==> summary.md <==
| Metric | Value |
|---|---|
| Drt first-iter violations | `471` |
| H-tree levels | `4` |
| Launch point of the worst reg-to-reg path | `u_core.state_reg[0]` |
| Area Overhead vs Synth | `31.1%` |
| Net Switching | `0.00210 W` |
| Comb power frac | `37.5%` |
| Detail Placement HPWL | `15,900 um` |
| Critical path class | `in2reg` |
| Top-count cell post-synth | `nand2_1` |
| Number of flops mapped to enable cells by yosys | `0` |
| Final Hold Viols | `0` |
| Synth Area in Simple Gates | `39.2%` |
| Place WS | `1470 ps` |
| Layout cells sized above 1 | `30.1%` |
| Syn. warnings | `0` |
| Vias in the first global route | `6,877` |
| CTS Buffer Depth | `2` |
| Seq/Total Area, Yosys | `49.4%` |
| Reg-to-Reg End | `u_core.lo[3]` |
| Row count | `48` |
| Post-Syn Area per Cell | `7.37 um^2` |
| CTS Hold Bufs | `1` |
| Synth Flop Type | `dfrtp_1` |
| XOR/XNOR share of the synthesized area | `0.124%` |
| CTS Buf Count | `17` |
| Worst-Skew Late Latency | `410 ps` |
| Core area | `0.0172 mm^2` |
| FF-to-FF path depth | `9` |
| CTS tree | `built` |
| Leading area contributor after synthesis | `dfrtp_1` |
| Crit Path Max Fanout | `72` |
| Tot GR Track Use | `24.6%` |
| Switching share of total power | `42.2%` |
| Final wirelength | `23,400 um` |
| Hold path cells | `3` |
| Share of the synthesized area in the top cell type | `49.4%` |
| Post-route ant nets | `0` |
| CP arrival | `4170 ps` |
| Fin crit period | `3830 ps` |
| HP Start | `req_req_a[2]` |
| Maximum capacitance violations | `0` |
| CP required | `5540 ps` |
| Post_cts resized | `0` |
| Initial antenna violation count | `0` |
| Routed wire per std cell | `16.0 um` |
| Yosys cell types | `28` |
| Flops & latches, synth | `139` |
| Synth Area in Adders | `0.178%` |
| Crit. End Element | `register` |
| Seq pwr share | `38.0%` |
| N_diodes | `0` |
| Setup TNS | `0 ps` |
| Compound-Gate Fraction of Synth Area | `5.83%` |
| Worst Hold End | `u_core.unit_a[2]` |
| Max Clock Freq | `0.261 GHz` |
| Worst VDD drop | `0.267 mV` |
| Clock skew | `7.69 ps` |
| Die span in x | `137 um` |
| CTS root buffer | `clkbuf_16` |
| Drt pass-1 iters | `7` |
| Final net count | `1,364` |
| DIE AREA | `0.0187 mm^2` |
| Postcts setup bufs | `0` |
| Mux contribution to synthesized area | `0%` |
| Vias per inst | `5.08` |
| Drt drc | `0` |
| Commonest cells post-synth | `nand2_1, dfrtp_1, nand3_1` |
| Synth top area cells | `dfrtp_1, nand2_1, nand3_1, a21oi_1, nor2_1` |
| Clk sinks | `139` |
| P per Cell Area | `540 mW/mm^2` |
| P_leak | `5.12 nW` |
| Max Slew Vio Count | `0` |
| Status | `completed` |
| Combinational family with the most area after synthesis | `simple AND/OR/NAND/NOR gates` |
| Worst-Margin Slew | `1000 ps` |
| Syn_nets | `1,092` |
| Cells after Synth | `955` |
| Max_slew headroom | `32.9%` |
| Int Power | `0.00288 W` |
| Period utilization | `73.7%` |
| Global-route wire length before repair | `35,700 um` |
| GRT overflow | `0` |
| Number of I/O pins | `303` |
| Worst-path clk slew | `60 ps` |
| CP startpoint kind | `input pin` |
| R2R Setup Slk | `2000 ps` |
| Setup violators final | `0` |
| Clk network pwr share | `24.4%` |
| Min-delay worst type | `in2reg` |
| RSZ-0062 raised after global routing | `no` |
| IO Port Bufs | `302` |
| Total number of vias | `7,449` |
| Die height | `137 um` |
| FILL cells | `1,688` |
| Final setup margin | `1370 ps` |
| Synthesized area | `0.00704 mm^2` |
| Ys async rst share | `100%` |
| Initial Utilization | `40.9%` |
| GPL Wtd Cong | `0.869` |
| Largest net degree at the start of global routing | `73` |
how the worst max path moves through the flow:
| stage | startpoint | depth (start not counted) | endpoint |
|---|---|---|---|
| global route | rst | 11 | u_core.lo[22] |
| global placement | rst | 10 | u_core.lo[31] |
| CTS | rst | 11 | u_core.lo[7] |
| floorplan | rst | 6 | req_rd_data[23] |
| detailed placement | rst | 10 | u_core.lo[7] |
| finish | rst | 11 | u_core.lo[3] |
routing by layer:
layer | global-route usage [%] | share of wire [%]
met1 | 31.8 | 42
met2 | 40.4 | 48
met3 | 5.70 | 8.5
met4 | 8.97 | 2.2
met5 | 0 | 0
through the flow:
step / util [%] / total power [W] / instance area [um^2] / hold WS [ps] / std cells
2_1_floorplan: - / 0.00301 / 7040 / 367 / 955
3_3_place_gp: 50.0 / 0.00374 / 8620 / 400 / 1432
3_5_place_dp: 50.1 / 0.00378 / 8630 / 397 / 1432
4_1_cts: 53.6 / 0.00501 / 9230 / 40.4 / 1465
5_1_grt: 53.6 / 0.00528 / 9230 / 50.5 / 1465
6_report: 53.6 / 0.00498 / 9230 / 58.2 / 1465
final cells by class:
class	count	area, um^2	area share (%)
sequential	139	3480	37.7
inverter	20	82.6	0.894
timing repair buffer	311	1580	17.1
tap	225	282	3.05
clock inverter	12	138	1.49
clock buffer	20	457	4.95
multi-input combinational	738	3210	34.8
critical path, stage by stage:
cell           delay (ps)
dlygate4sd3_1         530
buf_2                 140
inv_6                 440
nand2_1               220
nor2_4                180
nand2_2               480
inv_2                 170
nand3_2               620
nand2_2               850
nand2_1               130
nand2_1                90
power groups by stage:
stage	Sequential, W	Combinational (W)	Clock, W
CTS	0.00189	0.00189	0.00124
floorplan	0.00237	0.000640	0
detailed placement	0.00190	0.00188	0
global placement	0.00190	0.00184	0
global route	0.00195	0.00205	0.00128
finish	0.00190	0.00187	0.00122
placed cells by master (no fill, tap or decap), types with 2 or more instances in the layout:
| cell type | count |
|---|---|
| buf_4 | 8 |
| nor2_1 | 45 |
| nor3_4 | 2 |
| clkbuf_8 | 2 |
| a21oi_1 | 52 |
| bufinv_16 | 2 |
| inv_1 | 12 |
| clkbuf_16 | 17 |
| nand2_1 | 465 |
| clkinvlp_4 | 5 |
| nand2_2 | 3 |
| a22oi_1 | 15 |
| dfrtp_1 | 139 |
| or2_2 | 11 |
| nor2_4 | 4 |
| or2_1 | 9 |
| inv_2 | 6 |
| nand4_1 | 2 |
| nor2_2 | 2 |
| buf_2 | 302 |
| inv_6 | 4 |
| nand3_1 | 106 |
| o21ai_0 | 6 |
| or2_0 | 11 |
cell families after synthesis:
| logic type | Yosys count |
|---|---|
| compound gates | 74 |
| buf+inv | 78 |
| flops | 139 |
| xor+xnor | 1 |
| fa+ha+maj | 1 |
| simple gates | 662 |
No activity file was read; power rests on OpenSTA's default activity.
===== src/rtl/trap_ctrl.sv =====
// trap_ctrl: trap-entry / MRET sequencer for the machine-mode CSR file (EX stage).
//
// When a trap or MRET is taken, this block takes over the CSR file's single
// write port and issues the architectural updates one per cycle. It then pulses
// a fetch redirect. It also holds the current privilege mode.
//
// Ports:
//   clk, rst                 clock; synchronous active-high reset
//   exc_valid/cause/pc/tval  trap request and its operands (cause[31] = interrupt)
//   mret_valid               MRET retiring
//   csr_req/addr/data        pipeline CSR-instruction write request
//   csr_gnt                  pipeline write accepted this cycle
//   mtvec_i/mstatus_i/mepc_i current CSR values read from the CSR file
//   csr_w_en/addr/data       CSR file write port
//   priv_mode                current privilege (11 M, 01 S, 00 U)
//   flush                    kill younger instructions (cycle a trap/MRET is taken)
//   busy                     a sequence is in progress; the pipeline stalls
//   redirect_valid/pc        one-cycle fetch redirect and its target
//
// Handshake: csr_req/csr_gnt is a valid/ready pair. A write transfers on any
// cycle where both are high. The requester holds csr_req, csr_req_addr and
// csr_req_data stable until that cycle. csr_gnt does not depend on csr_req
// being low or high beyond gating. It is high only in IDLE when no trap or
// MRET is being taken.
//
// The FSM state is in the signal 'state'. It can be probed hierarchically.

module trap_ctrl #(
  parameter bit VECTORED_EN = 1'b1,
  parameter bit MTVAL_EN    = 1'b1
) (
  input  logic        clk,
  input  logic        rst,
  input  logic        exc_valid,
  input  logic [31:0] exc_cause,
  input  logic [31:0] exc_pc,
  input  logic [31:0] exc_tval,
  input  logic        mret_valid,
  input  logic        csr_req,
  input  logic [11:0] csr_req_addr,
  input  logic [31:0] csr_req_data,
  output logic        csr_gnt,
  input  logic [31:0] mtvec_i,
  input  logic [31:0] mstatus_i,
  input  logic [31:0] mepc_i,
  output logic        csr_w_en,
  output logic [11:0] csr_w_addr,
  output logic [31:0] csr_w_data,
  output logic [1:0]  priv_mode,
  output logic        flush,
  output logic        busy,
  output logic        redirect_valid,
  output logic [31:0] redirect_pc
);

  localparam logic [11:0] ADDR_MSTATUS = 12'h300;
  localparam logic [11:0] ADDR_MEPC    = 12'h341;
  localparam logic [11:0] ADDR_MCAUSE  = 12'h342;
  localparam logic [11:0] ADDR_MTVAL   = 12'h343;

  typedef enum logic [2:0] {
    IDLE, T_EPC, T_CAUSE, T_TVAL, T_STATUS, T_JUMP, R_STATUS, R_JUMP
  } state_t;

  state_t      state;
  logic [29:0] epc_q;       // word-aligned PC; low two bits are always written as 0
  logic [31:0] cause_q;
  logic [31:0] tval_q;
  logic [1:0]  old_priv_q;  // privilege at trap entry, becomes MPP
  logic [1:0]  mpp_q;       // MPP captured during MRET, applied at the redirect

  always_ff @(posedge clk) begin
    if (rst) begin
      state      <= IDLE;
      priv_mode  <= 2'b11;
      epc_q      <= '0;
      cause_q    <= '0;
      tval_q     <= '0;
      old_priv_q <= '0;
      mpp_q      <= '0;
    end else begin
      case (state)
        IDLE: begin
          if (exc_valid) begin
            epc_q      <= exc_pc[31:2];
            cause_q    <= exc_cause;
            tval_q     <= exc_tval;
            old_priv_q <= priv_mode;
            // Enter M right away so the sequence's writes pass CSR-file gating.
            priv_mode  <= 2'b11;
            state      <= T_EPC;
          end else if (mret_valid) begin
            state <= R_STATUS;
          end
        end
        T_EPC:    state <= T_CAUSE;
        T_CAUSE:  state <= MTVAL_EN ? T_TVAL : T_STATUS;
        T_TVAL:   state <= T_STATUS;
        T_STATUS: state <= T_JUMP;
        T_JUMP:   state <= IDLE;
        R_STATUS: begin
          // Capture MPP here. priv_mode stays M until the redirect so the
          // MSTATUS write in this cycle is still accepted.
          mpp_q <= mstatus_i[12:11];
          state <= R_JUMP;
        end
        R_JUMP: begin
          priv_mode <= mpp_q;
          state     <= IDLE;
        end
        default: state <= IDLE;
      endcase
    end
  end

  // Trap entry: MPIE <= MIE, MIE <= 0, MPP <= privilege before the trap.
  logic [31:0] trap_status;
  assign trap_status = {mstatus_i[31:13], old_priv_q, mstatus_i[10:8], mstatus_i[3],
                        mstatus_i[6:4], 1'b0, mstatus_i[2:0]};

  // MRET: MIE <= MPIE, MPIE <= 1, MPP <= U.
  logic [31:0] mret_status;
  assign mret_status = {mstatus_i[31:13], 2'b00, mstatus_i[10:8], 1'b1,
                        mstatus_i[6:4], mstatus_i[7], mstatus_i[2:0]};

  // Vectored mode adds 4*cause to the base, for interrupts only. The shift
  // drops cause bit 31, so it cannot leak into the target address.
  logic [31:0] vec_offset;
  logic [31:0] trap_target;
  assign vec_offset  = (VECTORED_EN && (mtvec_i[1:0] == 2'b01) && cause_q[31])
                       ? {cause_q[29:0], 2'b00} : 32'd0;
  assign trap_target = {mtvec_i[31:2], 2'b00} + vec_offset;

  always_comb begin
    csr_gnt        = 1'b0;
    csr_w_en       = 1'b0;
    csr_w_addr     = '0;
    csr_w_data     = '0;
    flush          = 1'b0;
    busy           = (state != IDLE);
    redirect_valid = 1'b0;
    redirect_pc    = '0;
    case (state)
      IDLE: begin
        flush = exc_valid | mret_valid;
        // A pipeline write gets the port only when no sequence is starting.
        // This keeps the write port single-sourced.
        if (!exc_valid && !mret_valid && csr_req) begin
          csr_gnt    = 1'b1;
          csr_w_en   = 1'b1;
          csr_w_addr = csr_req_addr;
          csr_w_data = csr_req_data;
        end
      end
      T_EPC: begin
        csr_w_en   = 1'b1;
        csr_w_addr = ADDR_MEPC;
        csr_w_data = {epc_q, 2'b00};
      end
      T_CAUSE: begin
        csr_w_en   = 1'b1;
        csr_w_addr = ADDR_MCAUSE;
        csr_w_data = cause_q;
      end
      T_TVAL: begin
        csr_w_en   = 1'b1;
        csr_w_addr = ADDR_MTVAL;
        csr_w_data = tval_q;
      end
      T_STATUS: begin
        csr_w_en   = 1'b1;
        csr_w_addr = ADDR_MSTATUS;
        csr_w_data = trap_status;
      end
      T_JUMP: begin
        redirect_valid = 1'b1;
        redirect_pc    = trap_target;
      end
      R_STATUS: begin
        csr_w_en   = 1'b1;
        csr_w_addr = ADDR_MSTATUS;
        csr_w_data = mret_status;
      end
      R_JUMP: begin
        redirect_valid = 1'b1;
        redirect_pc    = mepc_i;
      end
      default: ;
    endcase
  end

endmodule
-=-=-=-=-
__What the task requires__: Set down again, word for word, the stretch of records from the line with "Compound-Gate Fraction of" to the line with "Combinational family with", both of those lines included.

__Reply to the task__:
| Compound-Gate Fraction of Synth Area | `5.83%` |
| Worst Hold End | `u_core.unit_a[2]` |
| Max Clock Freq | `0.261 GHz` |
| Worst VDD drop | `0.267 mV` |
| Clock skew | `7.69 ps` |
| Die span in x | `137 um` |
| CTS root buffer | `clkbuf_16` |
| Drt pass-1 iters | `7` |
| Final net count | `1,364` |
| DIE AREA | `0.0187 mm^2` |
| Postcts setup bufs | `0` |
| Mux contribution to synthesized area | `0%` |
| Vias per inst | `5.08` |
| Drt drc | `0` |
| Commonest cells post-synth | `nand2_1, dfrtp_1, nand3_1` |
| Synth top area cells | `dfrtp_1, nand2_1, nand3_1, a21oi_1, nor2_1` |
| Clk sinks | `139` |
| P per Cell Area | `540 mW/mm^2` |
| P_leak | `5.12 nW` |
| Max Slew Vio Count | `0` |
| Status | `completed` |
| Combinational family with the most area after synthesis | `simple AND/OR/NAND/NOR gates` |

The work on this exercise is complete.